Es la primera vez que el recordatorio salta de la agenda en carne viva. Vamos, 41 un litro por metro cuadrado para ser preciso que me chupé íntegros en la media horita que duró el zafarrancho de tormentas. No es mal modo de preparar la cita. Tanto a ésta como al resto de las que se presentan, cada día las temo más. Dirán ustedes: los reproches, ¿no? Tradicionalmente así ha sido.

Lo emocionante de pertenecer a cabeceras es que se suele enervar al destinatario tanto si se tiene un seguimiento contínuo del mismo como si no se le echa cuenta. Pero, desde hace un tiempo, entre los análisis, los proyectos y las controversias que suelen deslizarse alrededor de una mesa, ha surgido un método sibilino de acabar con uno que, lejos de la amenaza o la demanda, no es otro que la recomendación de series.

En estos momentos me encuentro simultaneando tres: The affair, Transparent y The brink. De ésta conseguí hacerme hace nada con los dos primeros capítulos, brutales ellos, después de una persecución desesperada por redes y canales desde que en junio la sugirieron en una de esas sobremesas como la que surgirá hoy y que es la razón por la que estoy temblando. No puedo más. Las malditas se han puesto de moda y es una epidemia. Te persiguen.

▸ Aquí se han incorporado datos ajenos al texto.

===== src/rtl/riscv_pkg.sv =====
// Shared definitions for the RISC-V core front-end.
// Contents:
//   ADDR_W, DATA_W, PC_STEP, CNT_W  bus widths and PC increment
//   fetch_state_t                   fetch FSM states {IDLE, FETCH, HALTED}
//   fetch_entry_t                   {pc, instr} pair held in the fetch buffer
//   word_align()                    clears the two byte-offset bits of an address
package riscv_pkg;

  localparam int ADDR_W  = 6;
  localparam int DATA_W  = 32;
  localparam int PC_STEP = 4;
  localparam int CNT_W   = 16;

  typedef enum logic [1:0] {
    IDLE   = 2'd0,
    FETCH  = 2'd1,
    HALTED = 2'd2
  } fetch_state_t;

  typedef struct packed {
    logic [ADDR_W-1:0] pc;
    logic [DATA_W-1:0] instr;
  } fetch_entry_t;

  // Instructions are word aligned, so the low two address bits are dropped.
  function automatic logic [ADDR_W-1:0] word_align(input logic [ADDR_W-1:0] addr);
    return addr & ~ADDR_W'(3);
  endfunction

endpackage


===== src/rtl/instr_fetch_unit_if.sv =====
// Bus between the fetch unit and its environment (instruction ROM,
// decode stage and branch/halt control).
// Signals:
//   endereco    ROM address (fetch unit -> ROM)
//   saida       ROM read data, combinational (ROM -> fetch unit)
//   instr_out   instruction at the buffer head (fetch unit -> decode)
//   pc_out      address of instr_out
//   valid_out   buffer head valid
//   ready_in    decode accepts the head this cycle
//   redirect_en branch/jump taken: flush and restart at redirect_pc
//   redirect_pc new PC (low two bits ignored)
//   halt_req    stop fetching
//   halted      fetch FSM is halted
//   fetch_cnt   saturating count of buffer pushes since reset
// Modports: master = fetch unit side, slave = environment side.
interface instr_fetch_unit_if;
  import riscv_pkg::*;

  logic [ADDR_W-1:0] endereco;
  logic [DATA_W-1:0] saida;
  logic [DATA_W-1:0] instr_out;
  logic [ADDR_W-1:0] pc_out;
  logic              valid_out;
  logic              ready_in;
  logic              redirect_en;
  logic [ADDR_W-1:0] redirect_pc;
  logic              halt_req;
  logic              halted;
  logic [CNT_W-1:0]  fetch_cnt;

  modport master (
    output endereco, instr_out, pc_out, valid_out, halted, fetch_cnt,
    input  saida, ready_in, redirect_en, redirect_pc, halt_req
  );

  modport slave (
    input  endereco, instr_out, pc_out, valid_out, halted, fetch_cnt,
    output saida, ready_in, redirect_en, redirect_pc, halt_req
  );

endinterface
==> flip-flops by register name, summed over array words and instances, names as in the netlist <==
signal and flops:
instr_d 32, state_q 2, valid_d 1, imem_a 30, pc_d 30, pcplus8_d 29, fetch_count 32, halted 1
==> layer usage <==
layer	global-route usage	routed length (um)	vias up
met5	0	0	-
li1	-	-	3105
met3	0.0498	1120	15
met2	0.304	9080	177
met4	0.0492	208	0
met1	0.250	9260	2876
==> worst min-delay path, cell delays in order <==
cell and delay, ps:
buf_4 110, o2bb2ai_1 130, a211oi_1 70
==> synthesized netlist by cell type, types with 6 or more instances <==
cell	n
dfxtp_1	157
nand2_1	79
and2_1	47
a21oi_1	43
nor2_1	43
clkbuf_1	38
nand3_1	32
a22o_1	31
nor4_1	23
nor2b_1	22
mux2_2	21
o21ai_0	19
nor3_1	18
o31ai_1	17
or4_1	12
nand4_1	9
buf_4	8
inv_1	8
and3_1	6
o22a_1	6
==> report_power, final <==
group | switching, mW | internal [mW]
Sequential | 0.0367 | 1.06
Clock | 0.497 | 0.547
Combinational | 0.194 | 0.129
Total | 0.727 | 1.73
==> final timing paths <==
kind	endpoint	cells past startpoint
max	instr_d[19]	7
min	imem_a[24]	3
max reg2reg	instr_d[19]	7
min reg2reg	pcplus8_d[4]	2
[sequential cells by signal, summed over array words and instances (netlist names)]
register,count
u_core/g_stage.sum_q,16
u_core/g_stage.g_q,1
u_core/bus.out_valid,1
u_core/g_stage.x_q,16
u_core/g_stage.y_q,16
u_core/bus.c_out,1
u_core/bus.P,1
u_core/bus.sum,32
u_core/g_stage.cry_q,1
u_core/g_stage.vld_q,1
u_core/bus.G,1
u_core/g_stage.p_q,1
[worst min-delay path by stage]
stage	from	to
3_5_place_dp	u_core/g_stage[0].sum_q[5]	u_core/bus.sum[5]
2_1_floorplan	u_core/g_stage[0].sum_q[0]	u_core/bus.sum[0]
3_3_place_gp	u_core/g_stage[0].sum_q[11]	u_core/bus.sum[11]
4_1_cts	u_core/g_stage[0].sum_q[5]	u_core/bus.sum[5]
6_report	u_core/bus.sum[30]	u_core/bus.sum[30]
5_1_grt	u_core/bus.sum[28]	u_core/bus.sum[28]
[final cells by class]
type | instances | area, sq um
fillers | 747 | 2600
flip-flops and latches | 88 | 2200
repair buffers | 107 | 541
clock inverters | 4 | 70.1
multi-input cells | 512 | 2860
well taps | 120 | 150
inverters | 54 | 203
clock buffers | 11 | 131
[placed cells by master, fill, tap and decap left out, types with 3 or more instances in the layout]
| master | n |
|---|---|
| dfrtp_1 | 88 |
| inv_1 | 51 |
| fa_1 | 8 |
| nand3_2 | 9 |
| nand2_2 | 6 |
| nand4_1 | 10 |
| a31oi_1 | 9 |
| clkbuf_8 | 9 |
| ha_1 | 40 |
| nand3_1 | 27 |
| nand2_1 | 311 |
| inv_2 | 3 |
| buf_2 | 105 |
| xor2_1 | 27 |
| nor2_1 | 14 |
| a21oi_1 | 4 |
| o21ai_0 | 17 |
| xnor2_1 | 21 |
## config.mk

```make
export PLATFORM = sky130hd
export DESIGN_NAME = mem_ctrl
export DESIGN_NICKNAME = d
export VERILOG_FILES = /design/src/rtl/mem_ctrl.sv
export SDC_FILE = /design/constraint.sdc
export NUM_CORES = 1
export LEC_CHECK = 0
export BUFFER_PORTS_ARGS = -buffer_cell sky130_fd_sc_hd__buf_2
export CORE_ASPECT_RATIO = 0.9
export CORE_UTILIZATION = 30
export CTS_CLUSTER_DIAMETER = 120
export DETAILED_ROUTE_END_ITERATION = 8
export PLACE_DENSITY = 0.51
export SKIP_CTS_REPAIR_TIMING = 1
export SYNTH_ARGS = -nofsm -noshare
export SYNTH_HDL_FRONTEND = slang
export SYNTH_SLANG_ARGS = --single-unit
```

## constraint.sdc

```tcl
create_clock -name clk -period 8.4 [get_ports clk]
set_clock_uncertainty 0.2 [all_clocks]
set_input_delay 1.26 -clock clk [delete_from_list [all_inputs] [get_ports clk]]
set_output_delay 1.26 -clock clk [all_outputs]
set_load 0.05 [all_outputs]
```
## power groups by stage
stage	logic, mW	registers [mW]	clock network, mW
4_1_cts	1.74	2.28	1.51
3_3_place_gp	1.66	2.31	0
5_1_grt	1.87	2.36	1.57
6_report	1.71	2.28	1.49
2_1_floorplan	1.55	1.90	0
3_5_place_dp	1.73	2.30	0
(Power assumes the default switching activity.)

De hecho anoche La 1 estrenó Olmos y Robles, rodada en Ezcaray, que es donde pasé unos cuantos días este verano, por lo que teóricamente debería hacer incursiones para revivir los buenos momentos vacacionales. Ni se me ocurre. Pienso huir de ella. Es lo único que hace falta, echarle una visual y que me enganche estando como está fuera de la actual hoja de ruta.

Qué descansado resultaba cuando se limitaban a ponerlo a parir a uno.